**AIM OF THE EXERCISE**
From the first line of the data below, repeat each line exactly until you reach the line with "stage | cell"; include that line too.

Data entries
════════════════════
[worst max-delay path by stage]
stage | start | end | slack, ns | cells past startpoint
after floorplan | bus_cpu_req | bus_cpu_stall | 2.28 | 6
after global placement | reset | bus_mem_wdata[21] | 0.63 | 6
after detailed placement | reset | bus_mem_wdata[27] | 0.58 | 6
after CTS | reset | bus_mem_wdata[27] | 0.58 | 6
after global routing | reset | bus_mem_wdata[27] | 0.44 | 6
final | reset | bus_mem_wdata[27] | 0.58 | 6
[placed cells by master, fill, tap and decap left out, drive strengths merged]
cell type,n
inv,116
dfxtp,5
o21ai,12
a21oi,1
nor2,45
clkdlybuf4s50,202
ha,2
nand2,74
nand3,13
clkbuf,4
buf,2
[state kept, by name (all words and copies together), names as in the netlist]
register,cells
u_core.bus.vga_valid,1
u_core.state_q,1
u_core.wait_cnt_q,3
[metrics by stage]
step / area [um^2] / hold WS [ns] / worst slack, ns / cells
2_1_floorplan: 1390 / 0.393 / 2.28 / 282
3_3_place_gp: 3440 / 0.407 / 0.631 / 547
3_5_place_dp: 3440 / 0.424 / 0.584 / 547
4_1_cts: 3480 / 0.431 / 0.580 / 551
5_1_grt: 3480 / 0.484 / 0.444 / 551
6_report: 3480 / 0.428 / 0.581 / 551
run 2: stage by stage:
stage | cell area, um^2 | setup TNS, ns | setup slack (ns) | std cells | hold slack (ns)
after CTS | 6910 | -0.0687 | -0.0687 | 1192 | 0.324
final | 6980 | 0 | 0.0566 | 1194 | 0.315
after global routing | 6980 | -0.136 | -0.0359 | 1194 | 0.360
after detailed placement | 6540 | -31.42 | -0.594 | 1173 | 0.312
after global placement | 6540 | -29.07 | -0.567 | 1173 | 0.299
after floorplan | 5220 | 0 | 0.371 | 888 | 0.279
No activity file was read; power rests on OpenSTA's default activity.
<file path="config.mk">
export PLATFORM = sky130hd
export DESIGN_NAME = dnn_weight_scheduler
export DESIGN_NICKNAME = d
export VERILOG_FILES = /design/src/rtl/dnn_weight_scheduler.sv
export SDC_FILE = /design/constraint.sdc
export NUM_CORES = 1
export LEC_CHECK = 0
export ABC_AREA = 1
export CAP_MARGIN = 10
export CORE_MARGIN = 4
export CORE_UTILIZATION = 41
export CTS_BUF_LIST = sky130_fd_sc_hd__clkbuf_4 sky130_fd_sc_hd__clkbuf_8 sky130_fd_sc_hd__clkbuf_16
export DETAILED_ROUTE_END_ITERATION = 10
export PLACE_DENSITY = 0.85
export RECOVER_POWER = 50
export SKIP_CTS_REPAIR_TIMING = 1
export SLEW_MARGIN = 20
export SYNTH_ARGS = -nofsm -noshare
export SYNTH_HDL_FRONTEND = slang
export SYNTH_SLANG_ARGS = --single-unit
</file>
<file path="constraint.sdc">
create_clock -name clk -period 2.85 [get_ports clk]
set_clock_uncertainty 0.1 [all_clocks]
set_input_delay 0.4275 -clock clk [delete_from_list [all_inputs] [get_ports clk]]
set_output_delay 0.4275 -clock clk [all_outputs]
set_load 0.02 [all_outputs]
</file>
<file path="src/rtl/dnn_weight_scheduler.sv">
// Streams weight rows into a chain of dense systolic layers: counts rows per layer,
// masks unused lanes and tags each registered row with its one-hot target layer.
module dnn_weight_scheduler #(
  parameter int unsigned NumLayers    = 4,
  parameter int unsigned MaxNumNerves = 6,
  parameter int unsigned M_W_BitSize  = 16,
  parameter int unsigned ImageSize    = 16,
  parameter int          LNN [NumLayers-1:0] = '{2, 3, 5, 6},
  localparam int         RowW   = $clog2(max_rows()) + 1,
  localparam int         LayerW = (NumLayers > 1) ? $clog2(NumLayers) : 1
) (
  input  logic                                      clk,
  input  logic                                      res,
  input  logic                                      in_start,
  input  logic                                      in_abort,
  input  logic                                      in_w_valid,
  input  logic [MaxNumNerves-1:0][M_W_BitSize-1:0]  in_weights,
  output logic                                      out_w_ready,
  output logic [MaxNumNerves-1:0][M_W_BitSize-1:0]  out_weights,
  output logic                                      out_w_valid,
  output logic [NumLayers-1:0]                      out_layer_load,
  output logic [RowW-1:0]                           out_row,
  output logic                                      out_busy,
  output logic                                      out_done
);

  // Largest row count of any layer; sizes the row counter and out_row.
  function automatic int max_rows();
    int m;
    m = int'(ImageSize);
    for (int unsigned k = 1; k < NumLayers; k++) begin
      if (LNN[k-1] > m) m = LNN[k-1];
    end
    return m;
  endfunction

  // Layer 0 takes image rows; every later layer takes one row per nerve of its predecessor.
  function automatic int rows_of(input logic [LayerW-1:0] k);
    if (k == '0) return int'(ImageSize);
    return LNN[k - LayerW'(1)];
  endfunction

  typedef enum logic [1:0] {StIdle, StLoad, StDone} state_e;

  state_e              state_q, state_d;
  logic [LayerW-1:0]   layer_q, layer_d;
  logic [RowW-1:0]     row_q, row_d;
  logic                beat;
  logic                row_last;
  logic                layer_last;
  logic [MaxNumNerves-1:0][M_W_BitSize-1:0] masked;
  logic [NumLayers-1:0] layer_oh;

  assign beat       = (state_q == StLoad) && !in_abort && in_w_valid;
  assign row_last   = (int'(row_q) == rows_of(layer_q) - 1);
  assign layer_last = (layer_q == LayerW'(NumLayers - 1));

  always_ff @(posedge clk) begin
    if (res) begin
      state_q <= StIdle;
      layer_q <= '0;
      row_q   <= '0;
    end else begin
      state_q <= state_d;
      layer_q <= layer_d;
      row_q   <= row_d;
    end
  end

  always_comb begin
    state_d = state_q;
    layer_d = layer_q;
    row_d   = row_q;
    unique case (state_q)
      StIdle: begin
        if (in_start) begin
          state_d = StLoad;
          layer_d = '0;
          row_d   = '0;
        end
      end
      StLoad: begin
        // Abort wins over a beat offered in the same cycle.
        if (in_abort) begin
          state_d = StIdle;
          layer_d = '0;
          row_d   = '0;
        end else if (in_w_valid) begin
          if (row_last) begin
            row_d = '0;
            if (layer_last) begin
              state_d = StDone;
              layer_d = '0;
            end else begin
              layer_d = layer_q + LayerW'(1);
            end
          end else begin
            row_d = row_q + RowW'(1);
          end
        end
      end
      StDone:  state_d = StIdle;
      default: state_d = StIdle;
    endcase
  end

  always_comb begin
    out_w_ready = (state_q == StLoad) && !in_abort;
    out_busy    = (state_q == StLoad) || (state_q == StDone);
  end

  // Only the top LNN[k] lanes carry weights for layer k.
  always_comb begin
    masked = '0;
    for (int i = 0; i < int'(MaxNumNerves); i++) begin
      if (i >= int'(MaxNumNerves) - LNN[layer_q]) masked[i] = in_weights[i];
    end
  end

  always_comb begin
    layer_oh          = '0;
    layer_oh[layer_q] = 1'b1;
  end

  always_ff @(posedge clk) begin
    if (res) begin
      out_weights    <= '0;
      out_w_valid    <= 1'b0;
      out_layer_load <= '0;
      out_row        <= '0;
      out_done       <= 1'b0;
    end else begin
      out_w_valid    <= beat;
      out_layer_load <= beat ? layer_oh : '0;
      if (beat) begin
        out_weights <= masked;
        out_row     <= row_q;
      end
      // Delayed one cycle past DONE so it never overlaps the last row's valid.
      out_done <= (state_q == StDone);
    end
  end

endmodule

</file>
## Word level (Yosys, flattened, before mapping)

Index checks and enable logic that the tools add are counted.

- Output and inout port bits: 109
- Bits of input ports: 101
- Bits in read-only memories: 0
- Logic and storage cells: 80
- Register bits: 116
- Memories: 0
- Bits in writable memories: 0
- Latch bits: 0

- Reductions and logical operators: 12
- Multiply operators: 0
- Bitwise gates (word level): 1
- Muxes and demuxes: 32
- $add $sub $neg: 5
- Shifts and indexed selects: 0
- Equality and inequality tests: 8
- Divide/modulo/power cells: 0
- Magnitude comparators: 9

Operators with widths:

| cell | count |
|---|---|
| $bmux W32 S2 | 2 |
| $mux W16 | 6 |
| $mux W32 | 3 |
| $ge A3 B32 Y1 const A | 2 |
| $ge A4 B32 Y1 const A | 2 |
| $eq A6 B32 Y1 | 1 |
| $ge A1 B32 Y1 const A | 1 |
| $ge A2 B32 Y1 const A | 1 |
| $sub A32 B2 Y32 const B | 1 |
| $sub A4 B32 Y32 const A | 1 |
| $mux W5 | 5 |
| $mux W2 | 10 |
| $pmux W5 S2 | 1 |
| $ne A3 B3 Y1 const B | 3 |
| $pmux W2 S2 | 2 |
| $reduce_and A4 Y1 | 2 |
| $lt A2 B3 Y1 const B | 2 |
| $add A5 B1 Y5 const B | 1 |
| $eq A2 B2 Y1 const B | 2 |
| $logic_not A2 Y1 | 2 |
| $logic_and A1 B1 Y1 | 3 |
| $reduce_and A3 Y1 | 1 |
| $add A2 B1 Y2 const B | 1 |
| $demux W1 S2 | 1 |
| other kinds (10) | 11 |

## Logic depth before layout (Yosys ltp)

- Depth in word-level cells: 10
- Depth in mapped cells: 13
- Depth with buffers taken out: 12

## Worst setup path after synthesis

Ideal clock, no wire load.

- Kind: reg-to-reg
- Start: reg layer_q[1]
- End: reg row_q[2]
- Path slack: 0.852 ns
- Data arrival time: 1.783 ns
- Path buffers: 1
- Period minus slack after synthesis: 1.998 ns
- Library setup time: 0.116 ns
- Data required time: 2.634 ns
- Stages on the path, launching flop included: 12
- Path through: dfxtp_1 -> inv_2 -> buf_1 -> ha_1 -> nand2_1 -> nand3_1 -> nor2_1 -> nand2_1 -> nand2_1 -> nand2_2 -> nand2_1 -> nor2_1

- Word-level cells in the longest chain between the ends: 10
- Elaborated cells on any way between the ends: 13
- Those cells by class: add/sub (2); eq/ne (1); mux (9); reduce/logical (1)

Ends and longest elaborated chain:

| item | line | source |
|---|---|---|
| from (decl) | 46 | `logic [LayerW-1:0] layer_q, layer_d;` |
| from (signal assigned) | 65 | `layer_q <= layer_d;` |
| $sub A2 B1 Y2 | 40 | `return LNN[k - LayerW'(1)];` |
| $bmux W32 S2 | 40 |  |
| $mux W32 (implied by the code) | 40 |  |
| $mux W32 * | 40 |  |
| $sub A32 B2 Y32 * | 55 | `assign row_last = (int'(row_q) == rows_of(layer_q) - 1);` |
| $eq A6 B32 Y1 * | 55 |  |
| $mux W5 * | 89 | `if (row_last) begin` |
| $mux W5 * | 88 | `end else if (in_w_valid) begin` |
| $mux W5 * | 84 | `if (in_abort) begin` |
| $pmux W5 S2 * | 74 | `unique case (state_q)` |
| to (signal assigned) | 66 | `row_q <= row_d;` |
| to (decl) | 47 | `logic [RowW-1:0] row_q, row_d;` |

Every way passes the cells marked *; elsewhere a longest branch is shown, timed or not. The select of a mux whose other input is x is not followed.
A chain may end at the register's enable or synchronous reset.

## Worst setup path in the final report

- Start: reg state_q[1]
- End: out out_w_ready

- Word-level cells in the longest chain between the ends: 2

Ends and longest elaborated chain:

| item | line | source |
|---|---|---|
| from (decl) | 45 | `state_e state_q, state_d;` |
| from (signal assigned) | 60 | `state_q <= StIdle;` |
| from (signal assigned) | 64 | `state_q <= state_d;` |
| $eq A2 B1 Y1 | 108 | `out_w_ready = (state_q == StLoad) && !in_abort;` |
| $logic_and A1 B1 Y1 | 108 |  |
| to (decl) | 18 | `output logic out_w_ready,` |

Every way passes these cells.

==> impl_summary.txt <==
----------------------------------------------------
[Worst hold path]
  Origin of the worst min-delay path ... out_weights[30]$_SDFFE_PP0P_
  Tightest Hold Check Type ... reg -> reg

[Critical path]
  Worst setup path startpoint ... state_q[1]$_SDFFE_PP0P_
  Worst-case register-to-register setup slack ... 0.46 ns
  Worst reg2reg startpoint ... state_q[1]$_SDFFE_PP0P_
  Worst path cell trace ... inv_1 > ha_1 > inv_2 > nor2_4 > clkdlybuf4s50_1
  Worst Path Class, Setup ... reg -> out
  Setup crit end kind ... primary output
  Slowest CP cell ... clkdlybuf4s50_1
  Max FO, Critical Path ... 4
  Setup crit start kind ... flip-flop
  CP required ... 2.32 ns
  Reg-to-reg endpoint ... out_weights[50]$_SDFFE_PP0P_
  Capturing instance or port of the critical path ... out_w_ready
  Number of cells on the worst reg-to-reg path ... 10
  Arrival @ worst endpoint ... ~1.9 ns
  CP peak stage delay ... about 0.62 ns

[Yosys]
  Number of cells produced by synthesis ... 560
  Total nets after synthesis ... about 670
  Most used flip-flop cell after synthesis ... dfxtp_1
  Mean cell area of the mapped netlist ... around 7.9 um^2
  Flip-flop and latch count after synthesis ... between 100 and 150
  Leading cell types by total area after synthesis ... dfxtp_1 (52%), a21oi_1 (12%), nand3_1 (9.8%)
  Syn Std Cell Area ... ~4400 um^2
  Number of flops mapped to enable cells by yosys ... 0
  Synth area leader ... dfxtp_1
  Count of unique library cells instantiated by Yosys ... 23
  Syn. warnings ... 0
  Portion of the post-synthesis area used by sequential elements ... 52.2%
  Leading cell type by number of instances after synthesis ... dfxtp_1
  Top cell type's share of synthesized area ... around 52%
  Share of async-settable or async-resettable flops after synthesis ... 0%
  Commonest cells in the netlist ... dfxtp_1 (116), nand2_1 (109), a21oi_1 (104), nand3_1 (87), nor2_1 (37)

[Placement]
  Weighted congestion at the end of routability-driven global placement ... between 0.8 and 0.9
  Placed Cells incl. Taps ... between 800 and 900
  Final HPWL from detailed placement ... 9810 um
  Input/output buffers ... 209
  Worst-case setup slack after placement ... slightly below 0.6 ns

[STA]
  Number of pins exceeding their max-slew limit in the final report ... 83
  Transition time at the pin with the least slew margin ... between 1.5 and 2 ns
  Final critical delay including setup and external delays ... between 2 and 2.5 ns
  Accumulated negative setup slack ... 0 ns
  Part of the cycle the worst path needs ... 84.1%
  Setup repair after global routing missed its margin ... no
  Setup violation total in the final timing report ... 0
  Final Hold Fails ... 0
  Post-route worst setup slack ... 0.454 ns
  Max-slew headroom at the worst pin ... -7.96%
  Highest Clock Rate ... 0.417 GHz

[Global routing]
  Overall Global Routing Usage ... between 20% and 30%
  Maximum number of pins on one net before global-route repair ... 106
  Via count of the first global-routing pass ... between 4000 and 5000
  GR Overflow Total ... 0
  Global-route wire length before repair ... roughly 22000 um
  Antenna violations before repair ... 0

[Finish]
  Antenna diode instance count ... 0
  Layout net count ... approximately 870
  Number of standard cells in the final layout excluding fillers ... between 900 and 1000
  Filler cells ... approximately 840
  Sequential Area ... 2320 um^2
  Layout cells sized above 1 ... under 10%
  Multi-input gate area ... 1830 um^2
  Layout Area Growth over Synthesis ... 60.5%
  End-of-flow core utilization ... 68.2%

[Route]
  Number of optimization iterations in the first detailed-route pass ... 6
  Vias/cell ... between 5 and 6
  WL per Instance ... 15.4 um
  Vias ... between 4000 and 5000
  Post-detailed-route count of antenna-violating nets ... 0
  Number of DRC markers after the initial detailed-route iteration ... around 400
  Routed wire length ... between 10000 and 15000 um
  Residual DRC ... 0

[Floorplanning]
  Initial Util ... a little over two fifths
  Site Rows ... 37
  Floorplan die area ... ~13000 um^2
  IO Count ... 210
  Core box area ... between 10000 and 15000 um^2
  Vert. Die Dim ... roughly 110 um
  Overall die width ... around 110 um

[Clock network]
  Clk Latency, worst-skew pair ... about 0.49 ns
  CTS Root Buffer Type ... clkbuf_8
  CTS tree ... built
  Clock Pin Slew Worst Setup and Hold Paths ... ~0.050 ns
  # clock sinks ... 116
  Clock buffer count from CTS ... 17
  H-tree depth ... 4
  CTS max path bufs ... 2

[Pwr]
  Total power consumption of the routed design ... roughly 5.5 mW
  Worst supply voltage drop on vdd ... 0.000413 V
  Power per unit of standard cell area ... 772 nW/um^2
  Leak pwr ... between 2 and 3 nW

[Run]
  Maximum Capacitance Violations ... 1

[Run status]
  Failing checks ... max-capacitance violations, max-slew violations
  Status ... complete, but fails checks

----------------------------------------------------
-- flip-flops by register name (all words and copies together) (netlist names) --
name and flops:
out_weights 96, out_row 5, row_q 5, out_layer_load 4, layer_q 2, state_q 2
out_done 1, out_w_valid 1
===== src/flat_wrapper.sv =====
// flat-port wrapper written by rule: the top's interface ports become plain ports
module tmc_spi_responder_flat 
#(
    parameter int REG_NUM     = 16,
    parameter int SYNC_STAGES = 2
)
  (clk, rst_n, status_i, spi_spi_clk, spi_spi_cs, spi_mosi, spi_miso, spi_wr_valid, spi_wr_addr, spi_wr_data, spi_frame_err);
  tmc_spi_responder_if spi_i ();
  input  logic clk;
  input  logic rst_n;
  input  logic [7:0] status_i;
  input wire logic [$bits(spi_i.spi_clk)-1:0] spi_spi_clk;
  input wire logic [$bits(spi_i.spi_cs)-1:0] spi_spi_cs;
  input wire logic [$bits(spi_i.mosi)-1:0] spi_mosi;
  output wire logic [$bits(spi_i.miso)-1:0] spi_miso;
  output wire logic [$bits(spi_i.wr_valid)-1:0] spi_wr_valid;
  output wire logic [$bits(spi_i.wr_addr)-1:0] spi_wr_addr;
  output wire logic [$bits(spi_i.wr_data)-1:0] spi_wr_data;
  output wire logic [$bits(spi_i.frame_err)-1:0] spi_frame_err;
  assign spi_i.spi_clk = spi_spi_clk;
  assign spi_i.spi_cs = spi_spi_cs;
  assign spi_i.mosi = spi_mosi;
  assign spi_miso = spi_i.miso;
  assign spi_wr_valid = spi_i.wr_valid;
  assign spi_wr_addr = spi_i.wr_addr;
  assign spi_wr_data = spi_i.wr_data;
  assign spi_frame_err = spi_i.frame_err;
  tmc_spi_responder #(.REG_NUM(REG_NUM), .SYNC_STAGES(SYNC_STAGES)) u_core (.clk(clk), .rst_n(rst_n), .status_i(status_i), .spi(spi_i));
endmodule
════════════════════
**FINISHED TASK**
[worst max-delay path by stage]
stage | start | end | slack, ns | cells past startpoint
after floorplan | bus_cpu_req | bus_cpu_stall | 2.28 | 6
after global placement | reset | bus_mem_wdata[21] | 0.63 | 6
after detailed placement | reset | bus_mem_wdata[27] | 0.58 | 6
after CTS | reset | bus_mem_wdata[27] | 0.58 | 6
after global routing | reset | bus_mem_wdata[27] | 0.44 | 6
final | reset | bus_mem_wdata[27] | 0.58 | 6
[placed cells by master, fill, tap and decap left out, drive strengths merged]
cell type,n
inv,116
dfxtp,5
o21ai,12
a21oi,1
nor2,45
clkdlybuf4s50,202
ha,2
nand2,74
nand3,13
clkbuf,4
buf,2
[state kept, by name (all words and copies together), names as in the netlist]
register,cells
u_core.bus.vga_valid,1
u_core.state_q,1
u_core.wait_cnt_q,3
[metrics by stage]
step / area [um^2] / hold WS [ns] / worst slack, ns / cells
2_1_floorplan: 1390 / 0.393 / 2.28 / 282
3_3_place_gp: 3440 / 0.407 / 0.631 / 547
3_5_place_dp: 3440 / 0.424 / 0.584 / 547
4_1_cts: 3480 / 0.431 / 0.580 / 551
5_1_grt: 3480 / 0.484 / 0.444 / 551
6_report: 3480 / 0.428 / 0.581 / 551
run 2: stage by stage:
stage | cell area, um^2 | setup TNS, ns | setup slack (ns) | std cells | hold slack (ns)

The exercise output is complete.